During her talk, the award-winning journalist, broadcaster, author and speaker shared tips for better writing. She used an analogy of the trees and the forest and said writers should tell the whole story and make sure all of the pieces are there. She encouraged writers to find a different perspective on a story or use a story already in the media, but show inside stories associated with it: show the trees for the forest.
After researching and gathering information, says Bommersbach, I have boxes of information. I could write a book for each story.
Bommersbach obtains some of the information from public records. She goes through everything and listens to videos and tapes and reads reports and documents in their entirety to discover information.
Bommersbach plans her story by asking what is the lead, and how do I find it and how do I express it? She makes a list of salacious things she knows, otherwise, she gets lost in the inventory of research information. She makes a list of important things and then asks, “How do I tell that story?” First she writes a lead and a kicker, so she knows exactly were she starts and exactly where she goes. She lays out all of the evidence. In determining the best way to tell the story, Bommersbach wants the reader to feel a sensory reaction to the story.

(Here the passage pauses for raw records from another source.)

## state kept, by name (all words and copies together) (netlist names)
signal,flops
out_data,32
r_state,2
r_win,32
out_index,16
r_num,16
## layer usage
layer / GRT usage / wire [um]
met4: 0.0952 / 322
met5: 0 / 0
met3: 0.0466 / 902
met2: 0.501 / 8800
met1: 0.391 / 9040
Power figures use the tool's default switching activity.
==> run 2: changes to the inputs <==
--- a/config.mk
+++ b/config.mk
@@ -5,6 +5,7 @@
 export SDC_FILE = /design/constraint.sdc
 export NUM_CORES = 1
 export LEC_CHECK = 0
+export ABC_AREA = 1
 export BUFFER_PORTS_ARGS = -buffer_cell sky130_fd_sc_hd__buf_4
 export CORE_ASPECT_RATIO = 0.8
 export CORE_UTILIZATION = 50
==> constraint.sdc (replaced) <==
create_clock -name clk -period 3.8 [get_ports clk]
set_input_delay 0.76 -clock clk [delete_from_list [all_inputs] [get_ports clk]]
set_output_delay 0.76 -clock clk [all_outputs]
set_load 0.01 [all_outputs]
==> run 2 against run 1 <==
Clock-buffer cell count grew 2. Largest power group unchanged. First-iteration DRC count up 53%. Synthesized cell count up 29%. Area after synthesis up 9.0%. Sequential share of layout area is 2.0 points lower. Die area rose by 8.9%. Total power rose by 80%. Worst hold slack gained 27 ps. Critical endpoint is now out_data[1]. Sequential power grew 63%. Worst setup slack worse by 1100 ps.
===== src/rtl/mult_div_unit_pkg.sv =====
// ============================================================================
// Module : mult_div_unit_pkg
// Brief  : Shared constants and state encoding for the multiply/divide unit.
// Rev    : 1.0  initial release
// ============================================================================
`default_nettype none

package mult_div_unit_pkg;

  localparam int DEFAULT_WIDTH = 32;
  localparam int DEFAULT_CNT_W = 5;

  typedef enum logic [1:0] {
    ST_IDLE = 2'd0,
    ST_MULT = 2'd1,
    ST_DIV  = 2'd2,
    ST_DONE = 2'd3
  } state_t;

endpackage

`default_nettype wire


===== src/rtl/mult_div_unit_sign_fix.sv =====
// ============================================================================
// Module : div_sign_fix
// Brief  : Applies operand signs to the unsigned quotient/remainder magnitudes.
// Rev    : 1.0  initial release
// ============================================================================
`default_nettype none

module div_sign_fix #(
  parameter int WIDTH = 32
) (
  input  logic             a_neg,
  input  logic             b_neg,
  input  logic [WIDTH-1:0] quo_mag,
  input  logic [WIDTH-1:0] rem_mag,
  output logic [WIDTH-1:0] quo,
  output logic [WIDTH-1:0] rem
);

  // Quotient truncates toward zero; remainder follows the dividend's sign.
  assign quo = (a_neg ^ b_neg) ? -quo_mag : quo_mag;
  assign rem = a_neg ? -rem_mag : rem_mag;

endmodule

`default_nettype wire


===== src/rtl/mult_div_unit.sv =====
// ============================================================================
// Module : mult_div_unit
// Brief  : Multi-cycle signed Booth multiplier / restoring divider producing HI/LO.
// Rev    : 1.0  initial release
// ============================================================================
`default_nettype none

module mult_div_unit
  import mult_div_unit_pkg::*;
#(
  parameter int WIDTH = DEFAULT_WIDTH,
  parameter int CNT_W = DEFAULT_CNT_W
) (
  input  logic             clk,
  input  logic             reset,
  input  logic             mult_start,
  input  logic             div_start,
  input  logic [WIDTH-1:0] data_a,
  input  logic [WIDTH-1:0] data_b,
  output logic             busy,
  output logic             done,
  output logic             div_zero,
  output logic [WIDTH-1:0] hi,
  output logic [WIDTH-1:0] lo
);

  localparam logic [CNT_W-1:0] c_last = CNT_W'(WIDTH - 1);

  state_t               r_state, w_next;
  logic [CNT_W-1:0]     r_cnt;
  logic                 r_fin, r_dz, r_a_neg, r_b_neg;
  // Accumulator {A, Q, q-1}; A carries one guard bit so -2^(W-1) multiplicands cannot overflow.
  logic [2*WIDTH+1:0]   r_acc, w_acc_next;
  logic [WIDTH:0]       r_mcand, w_a_sum;
  logic [WIDTH-1:0]     r_rem, r_quo, r_dvs;
  logic [WIDTH:0]       w_shift, w_diff;
  logic [WIDTH-1:0]     w_a_mag, w_b_mag, w_quo_fix, w_rem_fix;
  logic                 w_last;

  assign w_last   = (r_cnt == c_last);
  assign busy     = (r_state != ST_IDLE);
  assign done     = (r_state == ST_DONE);
  assign div_zero = done && r_dz;

  assign w_a_mag = data_a[WIDTH-1] ? -data_a : data_a;
  assign w_b_mag = data_b[WIDTH-1] ? -data_b : data_b;

  always_comb begin
    w_a_sum = r_acc[2*WIDTH+1:WIDTH+1];
    case (r_acc[1:0])
      2'b01:   w_a_sum = r_acc[2*WIDTH+1:WIDTH+1] + r_mcand;
      2'b10:   w_a_sum = r_acc[2*WIDTH+1:WIDTH+1] - r_mcand;
      default: w_a_sum = r_acc[2*WIDTH+1:WIDTH+1];
    endcase
    w_acc_next = {w_a_sum[WIDTH], w_a_sum, r_acc[WIDTH:1]};
  end

  assign w_shift = {r_rem, r_quo[WIDTH-1]};
  assign w_diff  = w_shift - {1'b0, r_dvs};

  div_sign_fix #(.WIDTH(WIDTH)) u_sign_fix (
    .a_neg   (r_a_neg),
    .b_neg   (r_b_neg),
    .quo_mag (r_quo),
    .rem_mag (r_rem),
    .quo     (w_quo_fix),
    .rem     (w_rem_fix)
  );

  always_ff @(posedge clk or negedge reset) begin
    if (!reset) r_state <= ST_IDLE;
    else        r_state <= w_next;
  end

  always_comb begin
    w_next = r_state;
    case (r_state)
      ST_IDLE: begin
        if (mult_start)     w_next = ST_MULT;
        else if (div_start) w_next = ST_DIV;
      end
      ST_MULT: if (r_fin)          w_next = ST_DONE;
      ST_DIV:  if (r_dz || r_fin)  w_next = ST_DONE;
      ST_DONE: w_next = ST_IDLE;
      default: w_next = ST_IDLE;
    endcase
  end

  // r_fin marks that all WIDTH steps are done; the following edge commits HI/LO.
  always_ff @(posedge clk or negedge reset) begin
    if (!reset) begin
      r_cnt   <= '0;
      r_fin   <= 1'b0;
      r_dz    <= 1'b0;
      r_a_neg <= 1'b0;
      r_b_neg <= 1'b0;
      r_acc   <= '0;
      r_mcand <= '0;
      r_rem   <= '0;
      r_quo   <= '0;
      r_dvs   <= '0;
      hi      <= '0;
      lo      <= '0;
    end else begin
      case (r_state)
        ST_IDLE: begin
          r_cnt <= '0;
          r_fin <= 1'b0;
          if (mult_start) begin
            r_acc   <= {{(WIDTH+1){1'b0}}, data_b, 1'b0};
            r_mcand <= {data_a[WIDTH-1], data_a};
            r_dz    <= 1'b0;
          end else if (div_start) begin
            r_rem   <= '0;
            r_quo   <= w_a_mag;
            r_dvs   <= w_b_mag;
            r_a_neg <= data_a[WIDTH-1];
            r_b_neg <= data_b[WIDTH-1];
            r_dz    <= (data_b == '0);
          end
        end
        ST_MULT: begin
          if (!r_fin) begin
            r_acc <= w_acc_next;
            r_cnt <= w_last ? '0 : r_cnt + 1'b1;
            r_fin <= w_last;
          end else begin
            {hi, lo} <= r_acc[2*WIDTH:1];
            r_fin    <= 1'b0;
          end
        end
        ST_DIV: begin
          if (!r_dz) begin
            if (!r_fin) begin
              if (!w_diff[WIDTH]) begin
                r_rem <= w_diff[WIDTH-1:0];
                r_quo <= {r_quo[WIDTH-2:0], 1'b1};
              end else begin
                r_rem <= w_shift[WIDTH-1:0];
                r_quo <= {r_quo[WIDTH-2:0], 1'b0};
              end
              r_cnt <= w_last ? '0 : r_cnt + 1'b1;
              r_fin <= w_last;
            end else begin
              hi    <= w_rem_fix;
              lo    <= w_quo_fix;
              r_fin <= 1'b0;
            end
          end
        end
        default: begin
          r_cnt <= '0;
          r_fin <= 1'b0;
        end
      endcase
    end
  end

endmodule

`default_nettype wire
**config.mk**
```make
export PLATFORM = sky130hd
export DESIGN_NAME = identity_vector_sequencer
export DESIGN_NICKNAME = d
export VERILOG_FILES = /design/src/rtl/identity_seq_pkg.sv /design/src/rtl/identity_vec_mem.sv /design/src/rtl/identity_vector_sequencer.sv
export SDC_FILE = /design/constraint.sdc
export NUM_CORES = 2
export LEC_CHECK = 0
export CAP_MARGIN = 10
export CORE_UTILIZATION = 45
export CTS_BUF_LIST = sky130_fd_sc_hd__clkbuf_16
export CTS_CLUSTER_SIZE = 30
export DETAILED_ROUTE_END_ITERATION = 10
export PLACE_DENSITY = 0.65
export RECOVER_POWER = 25
export SYNTH_ARGS = -nofsm -noshare
export SYNTH_HDL_FRONTEND = slang
export SYNTH_SLANG_ARGS = --single-unit
```
**constraint.sdc**
```tcl
create_clock -name clk_i -period 5.3 [get_ports clk_i]
set_input_delay 1.06 -clock clk_i [delete_from_list [all_inputs] [get_ports clk_i]]
set_output_delay 1.06 -clock clk_i [all_outputs]
set_load 0.01 [all_outputs]
```
**src/rtl/identity_seq_pkg.sv**
```systemverilog
// Shared types and constants for the identity-run stimulus sequencer.
// The stimulus bus is packed {wire0,wire1,wire2,wire3,wire4}, with wire4 in the LSBs.
package identity_seq_pkg;

    localparam int VEC_W = 83;
    localparam int Y_W   = 245;
    localparam int DEPTH = 32;
    localparam int HOLD  = 10;
    localparam int GAP_W = 3;
    localparam int AW    = $clog2(DEPTH);
    localparam int LW    = AW + 1;
    localparam int CNT_W = ($clog2(HOLD) > GAP_W) ? $clog2(HOLD) : GAP_W;

    localparam int W0_W = 17;
    localparam int W1_W = 11;
    localparam int W2_W = 12;
    localparam int W3_W = 21;
    localparam int W4_W = 22;
    localparam int W4_LSB = 0;
    localparam int W3_LSB = W4_LSB + W4_W;
    localparam int W2_LSB = W3_LSB + W3_W;
    localparam int W1_LSB = W2_LSB + W2_W;
    localparam int W0_LSB = W1_LSB + W1_W;

    typedef enum logic [1:0] {IDLE, APPLY, GAP, FIN} state_t;

    typedef struct packed {
        logic [GAP_W-1:0] gap;
        logic [VEC_W-1:0] vec;
    } entry_t;

    function automatic logic [VEC_W-1:0] pack_wires(
        input logic [W0_W-1:0] w0,
        input logic [W1_W-1:0] w1,
        input logic [W2_W-1:0] w2,
        input logic [W3_W-1:0] w3,
        input logic [W4_W-1:0] w4
    );
        logic [VEC_W-1:0] v;
        v = '0;
        v[W0_LSB +: W0_W] = w0;
        v[W1_LSB +: W1_W] = w1;
        v[W2_LSB +: W2_W] = w2;
        v[W3_LSB +: W3_W] = w3;
        v[W4_LSB +: W4_W] = w4;
        return v;
    endfunction

endpackage

```
**src/rtl/identity_vec_mem.sv**
```systemverilog
// Vector table: one synchronous write port, one asynchronous read port.
// Contents are deliberately not reset so a loaded table survives rst_n.
module identity_vec_mem
    import identity_seq_pkg::*;
(
    input  logic          clk_i,
    input  logic          we_i,
    input  logic [AW-1:0] waddr_i,
    input  entry_t        wdata_i,
    input  logic [AW-1:0] raddr_i,
    output entry_t        rdata_o
);

    entry_t mem_q [DEPTH];

    always_ff @(posedge clk_i) begin
        if (we_i) mem_q[waddr_i] <= wdata_i;
    end

    assign rdata_o = mem_q[raddr_i];

endmodule

```
**src/rtl/identity_vector_sequencer.sv**
```systemverilog
// Replays the vector table onto the shared stimulus bus and compares y_ref against y_dut
// once per phase. State | meaning:
//   IDLE  | stim=0; waiting for start, or one launch cycle while table[0] is fetched
//   APPLY | stim=table[idx].vec for HOLD cycles, compare on the last one
//   GAP   | stim=0 for table[idx].gap cycles, compare on the last one
//   FIN   | done pulse, busy still high, back to IDLE
module identity_vector_sequencer
    import identity_seq_pkg::*;
(
    input  logic             clk_i,
    input  logic             rst_n_i,
    input  logic             cfg_we_i,
    input  logic [AW-1:0]    cfg_addr_i,
    input  logic [VEC_W-1:0] cfg_vec_i,
    input  logic [GAP_W-1:0] cfg_gap_i,
    input  logic [LW-1:0]    cfg_len_i,
    input  logic             start_i,
    output logic [VEC_W-1:0] stim_o,
    input  logic [Y_W-1:0]   y_ref_i,
    input  logic [Y_W-1:0]   y_dut_i,
    output logic             busy_o,
    output logic             done_o,
    output logic             mismatch_o,
    output logic [15:0]      mismatch_cnt_o,
    output logic [AW-1:0]    first_fail_o
);

    state_t           state_q;
    logic             launch_q;
    logic [AW-1:0]    idx_q;
    logic [LW-1:0]    len_q;
    logic [CNT_W-1:0] cnt_q;
    logic [GAP_W-1:0] gap_q;
    logic [VEC_W-1:0] stim_q;
    logic             busy_q;
    logic             done_q;
    logic             mismatch_q;
    logic [15:0]      mcnt_q;
    logic [AW-1:0]    first_fail_q;

    logic [AW-1:0]    rd_idx_d;
    logic [LW-1:0]    len_d;
    logic             phase_end;
    logic             last_idx;
    logic             advance;
    logic             cmp_fail;
    logic             wr_en;
    entry_t           wr_entry;
    entry_t           rd_entry;

    assign wr_en    = cfg_we_i && !busy_q;
    assign wr_entry = '{gap: cfg_gap_i, vec: cfg_vec_i};

    identity_vec_mem u_mem (
        .clk_i   (clk_i),
        .we_i    (wr_en),
        .waddr_i (cfg_addr_i),
        .wdata_i (wr_entry),
        .raddr_i (rd_idx_d),
        .rdata_o (rd_entry)
    );

    // The read port looks at the index of the phase being loaded at the next edge, so the
    // next vector is ready the same cycle the current phase ends.
    always_comb begin
        phase_end = ((state_q == APPLY) || (state_q == GAP)) && (cnt_q == '0);
        last_idx  = ({1'b0, idx_q} == (len_q - LW'(1)));
        advance   = phase_end && !last_idx && ((state_q == GAP) || (gap_q == '0));
        rd_idx_d  = advance ? (idx_q + AW'(1)) : idx_q;
        len_d     = (cfg_len_i > LW'(DEPTH)) ? LW'(DEPTH) : cfg_len_i;
        // Written as if/else so an unknown y bit lands on the failing branch.
        cmp_fail  = 1'b1;
        if (y_ref_i == y_dut_i) cmp_fail = 1'b0;
    end

    always_ff @(posedge clk_i or negedge rst_n_i) begin
        if (!rst_n_i) begin
            state_q      <= IDLE;
            launch_q     <= 1'b0;
            idx_q        <= '0;
            len_q        <= '0;
            cnt_q        <= '0;
            gap_q        <= '0;
            stim_q       <= '0;
            busy_q       <= 1'b0;
            done_q       <= 1'b0;
            mismatch_q   <= 1'b0;
            mcnt_q       <= '0;
            first_fail_q <= '0;
        end else begin
            done_q <= 1'b0;
            if (phase_end && cmp_fail) begin
                if (mcnt_q != 16'hFFFF) mcnt_q <= mcnt_q + 16'd1;
                if (!mismatch_q) begin
                    mismatch_q   <= 1'b1;
                    first_fail_q <= idx_q;
                end
            end
            case (state_q)
                IDLE: begin
                    stim_q <= '0;
                    if (launch_q) begin
                        launch_q <= 1'b0;
                        state_q  <= APPLY;
                        cnt_q    <= CNT_W'(HOLD - 1);
                        stim_q   <= rd_entry.vec;
                        gap_q    <= rd_entry.gap;
                    end else if (start_i) begin
                        mismatch_q   <= 1'b0;
                        mcnt_q       <= '0;
                        first_fail_q <= '0;
                        idx_q        <= '0;
                        len_q        <= len_d;
                        busy_q       <= 1'b1;
                        if (len_d == '0) begin
                            state_q <= FIN;
                            done_q  <= 1'b1;
                        end else begin
                            launch_q <= 1'b1;
                        end
                    end
                end
                APPLY, GAP: begin
                    if (!phase_end) begin
                        cnt_q <= cnt_q - CNT_W'(1);
                    end else if ((state_q == APPLY) && (gap_q != '0)) begin
                        state_q <= GAP;
                        cnt_q   <= CNT_W'(gap_q) - CNT_W'(1);
                        stim_q  <= '0;
                    end else if (last_idx) begin
                        state_q <= FIN;
                        done_q  <= 1'b1;
                        stim_q  <= '0;
                    end else begin
                        state_q <= APPLY;
                        idx_q   <= rd_idx_d;
                        cnt_q   <= CNT_W'(HOLD - 1);
                        stim_q  <= rd_entry.vec;
                        gap_q   <= rd_entry.gap;
                    end
                end
                FIN: begin
                    state_q <= IDLE;
                    busy_q  <= 1'b0;
                    idx_q   <= '0;
                    stim_q  <= '0;
                end
                default: state_q <= IDLE;
            endcase
        end
    end

    assign stim_o         = stim_q;
    assign busy_o         = busy_q;
    assign done_o         = done_q;
    assign mismatch_o     = mismatch_q;
    assign mismatch_cnt_o = mcnt_q;
    assign first_fail_o   = first_fail_q;

endmodule

```
==> metrics.yaml <==
outcome: "complete, but fails checks"
failed_checks: "max-capacitance violations, max-slew violations"
routedWlPerCell_um: 35.5
syn_avg_cell_area_um2: 14.3
synth.most_common_cell: "edfxtp_1"
ys_top_cells_by_count: "2752 x edfxtp_1, 1408 x o22ai_1, 462 x nor3_1"
fin_total_pwr_mw: 54.0
grt_max_degree: 163
ys_seq_area_frac: 0.702
yosys.area.top_type: "edfxtp_1"
cp_slowest_stage_delay_ps: 2650
synthArstFlopShare: 0.0444
yosysWarnings: 0
rsz0062_at_grt: "no"
arrival_ps: 5300
synthCells: 8577
crit_buf_inv: 2
core_um2: 271000
cp-end-kind: "async pin"
setup_viol: 0
synth.top_cell.area_share: 0.676
portBuffers: 697
drtAntennaViolNets: 0
h-tree-depth: 5
die_h_um: 523
initial_core_util: 0.452
die_w_um: 523
synth_edf_count: 2752
grt_pass1_vias: 87500
crit_path_max_fanout: 47
gp_congestion: 0.946
row_count: 191
crit_slowest_cell: "clkbuf_1"
hold_viol_final: 0
relSlewSlack: -1.57
post-route-period-util: 0.881
synth_area_leaders: "edfxtp_1 68%, o22ai_1 7.2%, o221ai_1 3.1%"
ys_seq_elements: 2880
root_buffer: "clkbuf_16"
clkTransAtPathRegs_ps: 60
grt_usage: 0.327
totalNegativeSetupSlack_ps: 0
drc: 0
hold_buffers: 0
ys_types: 85
critPathMostFrequentCell: "clkbuf_1"
vdd_drop_max_mv: 0.365
slew_violations: 69
syn-cell-area_um2: 122000
finalCriticalPeriod_ps: 4670
timing.fmax_ghz: 0.214
vias: 90800
r2r_cells: 13
synth_nets: 9179
cts_tree: "yes"
clock_latency_ps: 880
antenna_found_initial: 86
start_kind: "input port"
drt-vias-per-instance: 6.98
post-cts-setup-buffer-count: 0
clock_skew_ps: 34.6
cts_resized: 0
initialDrtViolationCount: 13500
cts_made_buffers: 312
crit_cells: 2
worst_pin_slew_ps: 3850
die_area_um2: 274000
worstPathRequired_ps: 5930
nets: 9749
wirelength_mm: 462
worstSetupPathType: "input port to async pin"
gr-total-overflow: 0
path_delay_family: "buffers and inverters"
power_density_nw_per_um2: 374
grt_pass1_wl_mm: 641
drt_pass1_iterations: 7
crit_chain: "clkbuf_1 > clkbuf_1"
drive_above_1_share: 0.0887
final_cells: 13000
cts.sinks: 2880
fin_hold_ws_ps: 521
synth_ff_type: "edfxtp_1"
syn2layout_area_growth_pct: 18.0
hold_path_depth: 1
hp-class: "flop to flop"
dp.cells: 12400
io-pin-count: 698
cap_viol_max_count: 2
cts_buffer_depth: 4
dpl.hpwl_mm: 257
leakage_nw: 44.5
## cells by family (layout without fill, tap and decap cells)
| family | count (synthesis) | after routing | synth area share |
|---|---|---|---|
| buffers and inverters | 775 | 1592 | 0.0269 |
| AOI/OAI and AO/OA | 2904 | 2904 | 0.162 |
| and+or+nand+nor | 1409 | 1409 | 0.0563 |
| DFF | 2880 | 2880 | 0.702 |
| adders and majority gates | 11 | 11 | 0.00113 |
| xor gates and xnor gates | 233 | 233 | 0.0170 |
| muxes | 365 | 365 | 0.0348 |
| other | 0 | 41 | 0 |
## report_power, final
| group | switching (mW) | internal [mW] | leakage (nW) | total [mW] |
|---|---|---|---|---|
| combinational | 4.78 | 2.58 | 12.9 | 7.37 |
| clock | 8.95 | 11.8 | 5.09 | 20.8 |
| sequential | 0.454 | 25.4 | 26.5 | 25.9 |
| total | 14.2 | 39.8 | 44.5 | 54.0 |
## placed cells by master, fill, tap and decap left out, types with 210 or more instances in the layout
cell and instances:
clkdlybuf4s50_1 645, nor2_1 210, edfxtp_1 2752, o21ai_0 295, clkbuf_16 318, nor3_1 462, o221ai_1 439, nand2_1 286
mux2i_1 307, o22ai_1 1408
## through the flow
stage	utilization	worst slack, ps	area [µm²]
2_1_floorplan	-	-440	122000
5_1_grt	0.533	407	144000
3_5_place_dp	0.498	75.7	135000
4_1_cts	0.533	838	144000
6_report	0.533	632	144000
3_3_place_gp	0.498	-7.34	135000
## registers in the layout, indices dropped and copies added, names as in the netlist, 2 cells and up
name and count:
stim_o 83, gap_q 3, cnt_q 4, u_mem.mem_q 2752, len_q 6, state_q 2, first_fail_o 5, idx_q 5
mismatch_cnt_o 16
## layer usage
metal / share of wire / GRT usage / wire length [µm]
met1: 0.37 / 0.428 / 172000
met2: 0.47 / 0.524 / 215000
met3: 0.11 / 0.0671 / 51500
met4: 0.049 / 0.152 / 22600
met5: 0.00064 / 0 / 296
## layout make-up
type                       count  area [µm²]
antenna                       41         103
clock buffer                 318        7960
clock inverter               243        1640
fill                       21700      126000
inverter                      44         173
multi-input combinational   4922       33600
sequential                  2880       85800
tap                         3570        4470
timing repair buffer         987       10600
## path summary, 6_finish.rpt
kind	slack, ps	startpoint	end
setup / recovery	630	rst_n_i	stim_o[63]
hold / removal	520	stim_o[15]	stim_o[15]
setup reg to reg	650	gap_q[1]	stim_o[26]
hold reg to reg	520	stim_o[15]	stim_o[15]
max in group clk_i	650	gap_q[1]	stim_o[26]
min in group asynchronous	1480	rst_n_i	mismatch_cnt_o[15]
Power figures use the tool's default switching activity.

Other tactics Bommersbach uses include writing simple, declarative sentences, even long sentences; limiting the use of metaphors; and using valid analogies that make sense. As important as the lead and the kicker are to the story, Bommersbach emphasizes that the story should also end with an exclamation of a good summation or an emotional quote so the reader feels the story is done.
These were a few of the “secret writing tips” Bommersbach shared with the audience. After the talk, I purchased her newest book, “Bones in the Desert,” and requested her autograph.